Part 2 of a Review of “Marketing Analytics – A Practical Guide to Real Marketing Science” (by Mike Grigsby Kogan)
http://www.amazon.com/Marketing-Analytics-Practical-Guide-Science/dp/074947417A while back, I got a book from my Skillsoft learning library, with the above title. As a statistician/analyst at a university, I was curious about how the statistical techniques that I use on a routine basis are applied in the marketing world. And as someone who is involved in a small publishing venture, I was also curious about the theory and practice of marketing in general, and how it might be used to sell more novels :). So, I thought I would read the book and do a write-up for the blog, to help fix ideas in my own mind and inform blog readers as well.
Naturally, if the book interests you, you should go to the source. The Amazon link is given above. The book sells for about 20 bucks, in both e-book and paperback form. Though the content gets somewhat technical, given the subject matter, the writer maintains a very readable style in my opinion.

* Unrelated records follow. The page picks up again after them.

**config.mk**
```make
export PLATFORM = sky130hd
export DESIGN_NAME = fht_frame_seq
export DESIGN_NICKNAME = d
export VERILOG_FILES = /design/src/rtl/fht_frame_seq.sv
export SDC_FILE = /design/constraint.sdc
export NUM_CORES = 1
export LEC_CHECK = 0
export BUFFER_PORTS_ARGS = -buffer_cell sky130_fd_sc_hd__buf_2
export CAP_MARGIN = 15
export CORE_MARGIN = 2
export CORE_UTILIZATION = 48
export CTS_CLUSTER_SIZE = 25
export DETAILED_ROUTE_END_ITERATION = 10
export PLACE_DENSITY = 0.75
export SLEW_MARGIN = 20
export SYNTH_ARGS = -nofsm -noshare
export SYNTH_HDL_FRONTEND = slang
export SYNTH_SLANG_ARGS = --single-unit
```
**constraint.sdc**
```tcl
create_clock -name iCLK -period 1.7 [get_ports iCLK]
set_clock_uncertainty 0.1 [all_clocks]
set_input_delay 0.255 -clock iCLK [delete_from_list [all_inputs] [get_ports iCLK]]
set_output_delay 0.255 -clock iCLK [all_outputs]
set_load 0.05 [all_outputs]
```
**src/rtl/fht_frame_seq.sv**
```systemverilog
// Frame sequencer: loads N=4*2^A_BIT samples into four banks, starts the FHT core, unloads in natural order.
// Load writes 1 cycle after accept, valid RD_LAT after read, no output backpressure; FHT_BITREV_LOAD_EN bit-reverses load order.
module fht_frame_seq #(
  parameter int A_BIT  = 9,
  parameter int D_BIT  = 16,
  parameter int RD_LAT = 2
) (
  input  logic             iCLK,
  input  logic             iRESET,
  input  logic             iVALID_IN,
  input  logic [D_BIT-1:0] iDATA_IN,
  output logic             oREADY_IN,
  output logic             oWE_LOAD,
  output logic [1:0]       oBANK_LOAD,
  output logic [A_BIT-1:0] oADDR_LOAD,
  output logic [D_BIT-1:0] oDATA_LOAD,
  output logic             oSTART_FHT,
  input  logic             iRDY_FHT,
  output logic             oMEM_OWN,
  output logic             oRD_UNLOAD,
  output logic [1:0]       oBANK_UNLOAD,
  output logic [A_BIT-1:0] oADDR_UNLOAD,
  output logic             oVALID_OUT,
  output logic             oBUSY,
  output logic             oDONE,
  output logic             oERR
);

  localparam int I_BIT = A_BIT + 2;
  localparam logic [I_BIT-1:0] LAST_IDX = '1;

  typedef enum logic [2:0] {
    S_IDLE, S_LOAD, S_START, S_WAIT_ACK, S_RUN, S_UNLOAD, S_FLUSH
  } state_t;

  state_t            r_state;
  logic [I_BIT-1:0]  r_idx;
  logic [1:0]        r_tcnt;
  logic [2:0]        r_fcnt;
  logic [RD_LAT-1:0] r_vpipe;
  logic              r_ready, r_we, r_start, r_own, r_rd, r_busy, r_done, r_err;
  logic [1:0]        r_bank_ld, r_bank_ul;
  logic [A_BIT-1:0]  r_addr_ld, r_addr_ul;
  logic [D_BIT-1:0]  r_data_ld;

  logic              w_accept;
  logic              w_ul_last;
  logic [I_BIT-1:0]  w_ld_pos;

  assign w_accept  = iVALID_IN & r_ready;
  assign w_ul_last = &{r_addr_ul, r_bank_ul};

`ifdef FHT_BITREV_LOAD_EN
  always_comb begin
    w_ld_pos = '0;
    for (int i = 0; i < I_BIT; i++) w_ld_pos[i] = r_idx[I_BIT-1-i];
  end
`else
  assign w_ld_pos = r_idx;
`endif

  always_ff @(posedge iCLK) begin
    if (iRESET) begin
      r_state   <= S_IDLE;
      r_idx     <= '0;
      r_tcnt    <= '0;
      r_fcnt    <= '0;
      r_vpipe   <= '0;
      r_ready   <= 1'b1;
      r_we      <= 1'b0;
      r_start   <= 1'b0;
      r_own     <= 1'b0;
      r_rd      <= 1'b0;
      r_busy    <= 1'b0;
      r_done    <= 1'b0;
      r_err     <= 1'b0;
      r_bank_ld <= '0;
      r_addr_ld <= '0;
      r_data_ld <= '0;
      r_bank_ul <= '0;
      r_addr_ul <= '0;
    end else begin
      r_we    <= 1'b0;
      r_start <= 1'b0;
      r_done  <= 1'b0;
      r_err   <= 1'b0;

      r_vpipe[0] <= r_rd;
      for (int i = 1; i < RD_LAT; i++) r_vpipe[i] <= r_vpipe[i-1];

      if (w_accept) begin
        r_we      <= 1'b1;
        r_bank_ld <= w_ld_pos[1:0];
        r_addr_ld <= w_ld_pos[I_BIT-1:2];
        r_data_ld <= iDATA_IN;
      end

      case (r_state)
        S_IDLE: begin
          if (w_accept) begin
            r_idx   <= r_idx + 1'b1;
            r_busy  <= 1'b1;
            r_state <= S_LOAD;
          end
        end
        S_LOAD: begin
          if (w_accept) begin
            if (r_idx == LAST_IDX) begin
              r_idx   <= '0;
              r_ready <= 1'b0;
              r_start <= 1'b1;
              r_own   <= 1'b1;
              r_state <= S_START;
            end else begin
              r_idx <= r_idx + 1'b1;
            end
          end
        end
        S_START: begin
          r_tcnt  <= '0;
          r_state <= S_WAIT_ACK;
        end
        // Core must drop ready within four cycles of the start pulse.
        S_WAIT_ACK: begin
          if (!iRDY_FHT) begin
            r_state <= S_RUN;
          end else if (r_tcnt == 2'd3) begin
            r_err   <= 1'b1;
            r_own   <= 1'b0;
            r_ready <= 1'b1;
            r_busy  <= 1'b0;
            r_idx   <= '0;
            r_state <= S_IDLE;
          end else begin
            r_tcnt <= r_tcnt + 1'b1;
          end
        end
        S_RUN: begin
          if (iRDY_FHT) begin
            r_own     <= 1'b0;
            r_rd      <= 1'b1;
            r_bank_ul <= '0;
            r_addr_ul <= '0;
            r_idx     <= {{(I_BIT-1){1'b0}}, 1'b1};
            r_state   <= S_UNLOAD;
          end
        end
        S_UNLOAD: begin
          if (w_ul_last) begin
            r_rd    <= 1'b0;
            r_fcnt  <= '0;
            r_idx   <= '0;
            r_state <= S_FLUSH;
          end else begin
            r_bank_ul <= r_idx[1:0];
            r_addr_ul <= r_idx[I_BIT-1:2];
            r_idx     <= r_idx + 1'b1;
          end
        end
        S_FLUSH: begin
          if (r_fcnt == 3'(RD_LAT - 1)) begin
            r_done  <= 1'b1;
            r_ready <= 1'b1;
            r_busy  <= 1'b0;
            r_state <= S_IDLE;
          end else begin
            r_fcnt <= r_fcnt + 1'b1;
          end
        end
        default: begin
          r_ready <= 1'b1;
          r_own   <= 1'b0;
          r_rd    <= 1'b0;
          r_busy  <= 1'b0;
          r_idx   <= '0;
          r_state <= S_IDLE;
        end
      endcase
    end
  end

  assign oREADY_IN    = r_ready;
  assign oWE_LOAD     = r_we;
  assign oBANK_LOAD   = r_bank_ld;
  assign oADDR_LOAD   = r_addr_ld;
  assign oDATA_LOAD   = r_data_ld;
  assign oSTART_FHT   = r_start;
  assign oMEM_OWN     = r_own;
  assign oRD_UNLOAD   = r_rd;
  assign oBANK_UNLOAD = r_bank_ul;
  assign oADDR_UNLOAD = r_addr_ul;
  assign oVALID_OUT   = r_vpipe[RD_LAT-1];
  assign oBUSY        = r_busy;
  assign oDONE        = r_done;
  assign oERR         = r_err;

endmodule
```
Yosys cells after proc, flatten, opt, wreduce, memory -nomap -nowiden
Index checks and enable logic that the tools add are counted.
{ "totals": {"reg_bits": 67, "input_bits": 20, "output_inout_bits": 47} }
{ "op_classes": {"muxes": 51, "reduce_logical": 22, "n_eq_ne": 21, "n_bitwise": 11, "add_sub_neg": 3} }
{ "ops": {"columns": ["operator", "count"], "rows": [
  ["$mux W11", 7],
  ["$pmux W11 S6", 1],
  ["$mux W3", 10],
  ["$ne A2 B2 Y1 const B", 11],
  ["$pmux W3 S7", 1],
  ["$mux W1", 18],
  ["$mux W9", 2],
  ["$pmux W9 S2", 1],
  ["$reduce_and A6 Y1", 3],
  ["$pmux W1 S4", 3],
  ["$reduce_and A3 Y1", 4],
  ["$reduce_or A4 Y1", 3],
  ["$add A11 B1 Y11 const B", 1],
  ["$eq A11 B11 Y1 const B", 1],
  ["$reduce_and A11 Y1", 1],
  ["$not A1 Y1", 10],
  ["$eq A3 B3 Y1 const B", 3],
  ["$mux W2", 4],
  ["$pmux W2 S2", 2],
  ["$reduce_and A7 Y1", 1],
  ["$eq A3 B1 Y1 const B", 2],
  ["$eq A3 B2 Y1 const B", 2],
  ["$pmux W3 S2", 1],
  ["$reduce_bool A2 Y1", 3],
  ["other kinds (11)", 13]
]} }

Longest topological paths before layout
Gate-level depths: netlist of the first run.
{ "depth": {"ltp_word": 4, "ltp_mapped": 7} }

Least setup slack after synthesis of the first run
Ideal clock, no wire load.
{ "synth_timing": {"kind": "register to register", "start": "register r_ready, in the netlist oREADY_IN", "end": "register r_idx[10]", "path_stages_with_launch": 7, "setup_slack_ps": -522, "path_buffers": 1, "arrival_ps": 2048, "path_cell_list": "dfxtp_1 nand2_1 o32a_1 buf_6 and2_4 or4b_1 a31oi_1"} }
{ "synth_between": {"elab_chain_cells": 3, "word_cells_on_any_way": 4, "cone_classes": "2 x eq/ne; 1 x bitwise; 1 x reduce/logical"} }
{ "synth_lines": {"columns": ["item", "line_no", "source"], "rows": [
  ["start, declared", "41", "logic r_ready, r_we, r_start, r_own, r_rd, r_busy, r_done, r_err;"],
  ["start signal, assigned", "69", "r_ready <= 1'b1;"],
  ["start signal, assigned", "110", "r_ready <= 1'b0;"],
  ["start signal, assigned", "130", "r_ready <= 1'b1;"],
  ["$and A1 B1 Y1 *", "50", "assign w_accept = iVALID_IN & r_ready;"],
  ["$ne A2 B2 Y1 (no source line)", null, null],
  ["$reduce_and A6 Y1 (no source line) *", null, null],
  ["end signal, assigned", "101", "r_idx <= r_idx + 1'b1;"],
  ["end signal, assigned", "115", "r_idx <= r_idx + 1'b1;"],
  ["end signal, assigned", "144", "r_idx <= {{(I_BIT-1){1'b0}}, 1'b1};"],
  ["end, declared", "37", "logic [I_BIT-1:0] r_idx;"]
]} }
Every way passes the cells marked *; elsewhere a longest branch is shown, timed or not.
A chain may end at the register's enable or synchronous reset.

Worst setup path in the final report of the first run
{ "layout_timing": {"start": "register r_tcnt[1]", "end": "register r_idx[10]"} }
{ "layout_between": {"elab_chain_cells": 3} }
{ "layout_lines": {"columns": ["item", "line_no", "source"], "rows": [
  ["start, declared", "38", "logic [1:0] r_tcnt;"],
  ["start signal, assigned", "135", "r_tcnt <= r_tcnt + 1'b1;"],
  ["$eq A2 B2 Y1", "127", "end else if (r_tcnt == 2'd3) begin"],
  ["$ne A2 B2 Y1 (no source line)", null, null],
  ["$reduce_and A6 Y1 (no source line)", null, null],
  ["end signal, assigned", "115", null],
  ["end signal, assigned", "144", null],
  ["end signal, assigned", "157", "r_idx <= r_idx + 1'b1;"]
]} }
Every way passes these cells.

==> tab_implementation.tex, run 1 <==
\begin{tabular}{lr}
\hline
Metric & Value \\
\hline
\multicolumn{2}{l}{\textbf{Status}} \\
\quad Status & finished, violations left \\
\quad Violated checks & negative setup slack \\
\multicolumn{2}{l}{\textbf{Final layout}} \\
\quad Post-route cell area & around 3900 µm² \\
\quad Post-layout instance count excluding filler cells & between 500 and 600 \\
\quad Fraction of final layout cells with drive strength greater than 1 & 39.3\% \\
\quad Final \#Nets & around 470 \\
\quad Diodes inserted & 0 \\
\quad Top library cells by usage in the layout, fill and taps aside & 69 x nand2\_1, 66 x buf\_2, 48 x dfxtp\_1, 45 x buf\_4, 40 x a21oi\_1 \\
\quad Commonest non-fill, non-tap cell in the layout & nand2\_1 \\
\quad Area growth syn-to-layout & 36.2\% \\
\multicolumn{2}{l}{\textbf{Floorplanning}} \\
\quad Die Ht & just over 80 µm \\
\quad Site Rows & 27 \\
\quad Overall die area & 6530 µm² \\
\quad Total core area & 5610 µm² \\
\quad Initial standard-cell utilization of the core & 50.5\% \\
\quad Top-level I/O count & 67 \\
\quad Die width & 80.8 µm \\
\multicolumn{2}{l}{\textbf{Route}} \\
\quad Average wire per cell in the routed design & 13.9 µm \\
\quad Residual antenna-violating net count after detailed routing & 0 \\
\quad Routed vias & 2810 \\
\quad Count of unresolved DRC violations after routing & 0 \\
\quad Routed WL & slightly above 7000 µm \\
\quad Initial detailed-routing violation count & 201 \\
\quad Length of the first detailed-routing pass in iterations & 5 \\
\quad Average vias per placed instance & 5.38 \\
\multicolumn{2}{l}{\textbf{Worst hold path}} \\
\quad Worst min path class & input port to flop \\
\multicolumn{2}{l}{\textbf{Synth}} \\
\quad Total nets after synthesis & roughly 370 \\
\quad Average size of a mapped cell & 8.16 µm² \\
\quad Count of unique library cells instantiated by Yosys & between 40 and 50 \\
\quad Biggest area consumer among synthesized cells & dfxtp\_1 \\
\quad Async set-or-reset flop fraction in the synthesized netlist & 0\% \\
\quad Cell Area, Synth & 2830 µm² \\
\quad Sequential share of the synthesized area & 47.4\% \\
\quad Area share of the largest cell type after synthesis & 47.4\% \\
\quad Number of register bits inferred by synthesis & 67 \\
\quad Total of warnings raised by yosys & 0 \\
\quad Cell count after synthesis & $\sim$350 \\
\quad Most frequently used flop master after synthesis & dfxtp\_1 \\
\quad Post-synth EDFFs & 0 \\
\quad Largest cells by area after synthesis & dfxtp\_1 47\%, nand2\_1 9.5\%, a21oi\_1 7.1\% \\
\multicolumn{2}{l}{\textbf{STA}} \\
\quad Setup repair after global routing missed its margin & yes \\
\quad Ratio of final minimum period to clock period & 102\% \\
\quad Final hold vios & 0 \\
\quad Post-Route Hold Slack & 0.0429 ns \\
\quad Endpoints failing setup & 1 \\
\quad Transition time at the pin with the least slew margin & 0.502 ns \\
\quad Highest attainable clock frequency & 0.578 GHz \\
\quad Worst-case setup margin in the final layout & -0.0297 ns \\
\quad Remaining max-slew budget at the tightest pin & between 60\% and 70\% \\
\quad Min Tclk post-route & 1.73 ns \\
\quad Final max-slew violation count & 0 \\
\multicolumn{2}{l}{\textbf{Clocking}} \\
\quad Cell at the root of the clock tree & clkbuf\_8 \\
\quad CTS Buf Count & 9 \\
\quad Worst-case clock buffer depth & 2 \\
\quad Latest clock arrival within the worst-skew pair & between 0.3 and 0.4 ns \\
\quad Total number of clock tree sinks & 67 \\
\quad Number of hold-repair buffers added at the cts stage & 0 \\
\quad CTS tree & done \\
\quad Clock Pin Slew Worst Setup and Hold Paths & 0.08 ns \\
\quad Number of levels in the clock H-tree & 3 \\
\multicolumn{2}{l}{\textbf{Global route}} \\
\quad First-pass GRT wire length & 11500 µm \\
\quad Initial antenna violation count & 0 \\
\quad GRT overflow & 0 \\
\quad Largest net degree at the start of global routing & 37 \\
\quad Gr usage total & between 20\% and 30\% \\
\quad Vias in the first global route & between 2000 and 2500 \\
\multicolumn{2}{l}{\textbf{Pwr}} \\
\quad Power density over cell area & about 1000 nW/µm² \\
\quad Share of total power in combinational logic & between 20\% and 30\% \\
\quad Switching Share & 29.6\% \\
\quad Worst vdd rail ir drop & about 540 µV \\
\quad Total net switching power & 1.15 mW \\
\quad Share of total power in sequential cells & 43.4\% \\
\quad Internal cell power & 2.72 mW \\
\quad Static Leak & 1.65 nW \\
\quad Clock network fraction of design power & 35.9\% \\
\multicolumn{2}{l}{\textbf{Placed design}} \\
\quad Placed wire-length estimate after detailed placement & 5030 µm \\
\quad Cell count after placement & 502 \\
\quad Post-Place Cell Area & 3530 µm² \\
\quad Post-placement worst setup slack & -0.0642 ns \\
\quad Final RePlAce weighted congestion & around 0.89 \\
\quad Number of buffer cells added on primary ports & 66 \\
\multicolumn{2}{l}{\textbf{Worst setup path}} \\
\quad Worst Path Arrival & between 1.5 and 2 ns \\
\quad Series of cell instances along the critical path & ha\_4 -> nand2\_2 -> o32a\_1 -> and2\_4 -> or4b\_4 -> a31oi\_1 \\
\quad Crit start category & flop \\
\quad Category of the critical setup timing path & flop to flop \\
\quad Buffers \& Inverters on Critical Path & 0 \\
\quad Max incr delay on CP & about 0.46 ns \\
\quad Cell with the largest stage delay on the worst path & or4b\_4 \\
\quad Kind of cell with the highest combined delay on the critical path & simple AND/OR/NAND/NOR gates \\
\quad Data required time of the critical path & 1.87 ns \\
\quad Kind of capture point of the worst setup path & flop \\
\quad Slack of the worst reg-to-reg path & -0.03 ns \\
\quad Crit path max fanout & 4 \\
\multicolumn{2}{l}{\textbf{Flow run}} \\
\quad \# Max-Cap Violations & 0 \\
\hline
\end{tabular}
-- final cells by class --
| class | instances | area, µm² |
|---|---|---|
| clock buffer | 10 | 149 |
| inverter | 7 | 26.3 |
| fill | 444 | 1750 |
| sequential | 67 | 1370 |
| clock inverter | 6 | 61.3 |
| tap | 72 | 90.1 |
| multi-input combinational | 247 | 1460 |
| timing repair buffer | 113 | 708 |
-- worst min-delay path: stages --
cell and delay [ns]:
buf_2 0.09, nand2_1 0.04, a21oi_1 0.05
-- registers in the layout, summed over array words and instances (netlist names), 2 cells and up --
register and cells:
oADDR_LOAD 9, oADDR_UNLOAD 9, oBANK_LOAD 2, oBANK_UNLOAD 2, oDATA_LOAD 16, r_fcnt 3, r_idx 11, r_state 3
r_tcnt 2, r_vpipe 2
-- cells in the mapped netlist (4+ instances only) --
cell and n:
a211oi_1 6, inv_1 7, xnor2_1 8, nand3_1 12
dfxtp_1 67, nor2_1 30, o21ai_0 8, a22oi_1 12
nor2b_1 7, clkbuf_1 18, nand4_1 5, a21oi_1 40
a31oi_1 5, ha_1 4, nand2_1 72
-- cell families after synthesis --
group / count (synthesis) / synth area share [%]
mux: 1 / 0.398
simple gates: 145 / 23.0
xor+xnor: 8 / 2.47
compound gates: 89 / 19.9
buf+inv: 33 / 5.04
flops: 67 / 47.4
fa+ha+maj: 4 / 1.77
-- metrics by stage --
step | utilization (%) | TNS (ns) | total power, mW
after floorplan | - | -0.161 | 2.17
after global placement | 62.9 | -0.00732 | 2.45
after detailed placement | 62.9 | -1.05 | 2.46
after CTS | 67.4 | -0.0506 | 3.86
after global routing | 68.8 | -0.225 | 4.04
final | 68.8 | -0.0297 | 3.87
-- power groups by stage --
stage / sequential [mW] / clock (mW) / combinational (mW)
floorplan: 1.80 / 0 / 0.369
global route: 1.69 / 1.49 / 0.868
CTS: 1.67 / 1.41 / 0.779
detailed placement: 1.70 / 0 / 0.756
global placement: 1.70 / 0 / 0.744
finish: 1.68 / 1.39 / 0.803
-- worst paths after layout --
kind | start | end | depth (start not counted)
hold reg to reg | r_vpipe[0] | r_vpipe[1] | 1
setup reg to reg | r_tcnt[1] | r_idx[10] | 6
hold / removal | iDATA_IN[5] | oDATA_LOAD[5] | 3
setup / recovery | r_tcnt[1] | r_idx[10] | 6
-- layer usage --
metal / vias to the layer above / share of wire [%] / wire length (µm) / GRT usage, %
li1: 1392 / - / - / -
met1: 1297 / 48 / 3470 / 31.5
met2: 113 / 44 / 3180 / 33.9
met3: 8 / 7.2 / 520 / 7.00
met4: 0 / 1.1 / 78 / 7.29
met5: - / 0 / 0 / 0
-- repair_timing --
item | 4_1_cts | 5_1_grt
buffers inserted | 1 | 3
pin swaps | 4 | 6
resized for setup | 9 | 16
cloned | 0 | 0
setup endpoints to repair | 14 | 40
Note: power is estimated with default switching activity, not from simulation.
==> run 2: changes to the inputs <==
==> constraint.sdc (replaced) <==
create_clock -name iCLK -period 1.7 [get_ports iCLK]
set_clock_uncertainty 0.1 [all_clocks]
set_input_delay 0.17 -clock iCLK [delete_from_list [all_inputs] [get_ports iCLK]]
set_output_delay 0.17 -clock iCLK [all_outputs]
set_load 0.05 [all_outputs]
==> run 2 against run 1 <==
  * Critical path depth unchanged
  * First-iteration DRC count up 8.5%
  * The run now ends clean
  * Die area unchanged
  * Clock power about the same
  * Core utilization up 3.0 points
  * Register-to-register slack better by 0.03 ns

Since the book is fairly long, a proper look at it will take at least two blogs, maybe three. I previously did a blog on Part One of the book, which was concerned with some elementary statistical ideas, as well as some fundamental concepts and strategies within the marketing world. What follows is my synopsis of Part Two of the book, in point form. This section deals with some fairly advanced statistical techniques, in the “predictive analytics” realm, namely:
·
Multiple regression,
·
Logistic regression,
·
Survival analysis,
·
And econometric modelling.
In some cases, I have inserted an example of a given technique, from my own book related research, in italics.
Part Two – Dependent Variable Techniques
Chapter 3 – Modeling Dependent Variable Techniques - the things that drive demand
·
This chapter focuses on techniques that use equations
that predict a dependent variable, based on the values of one or more
independent variables. These are
generally known as regression techniques or general linear models. The author gives a decent explanation of
this, even mentioning a few subtle nuances, such as the use of dummy variables
and price elasticity (there was a substantial technical section on this
subject). But this is a very brief
review of a very large subject, so it is difficult to say whether a newcomer to
the concepts would be able to really understand it well.
·
Here’s a
quick example of a simple binary (two variable) regression relationship, from
some book publishing related data that I
dug out of the Amazon website. For a
selection of 18 books on the “Alsobot” of one our books (Kati of Terra Book 1),
I analyzed the book summaries with some text analysis software that counts the
number of “hard words” in a sample of text.
Then, I did the same for a sample of reviews of each of the books (about
20 reviews for each book) and averaged them.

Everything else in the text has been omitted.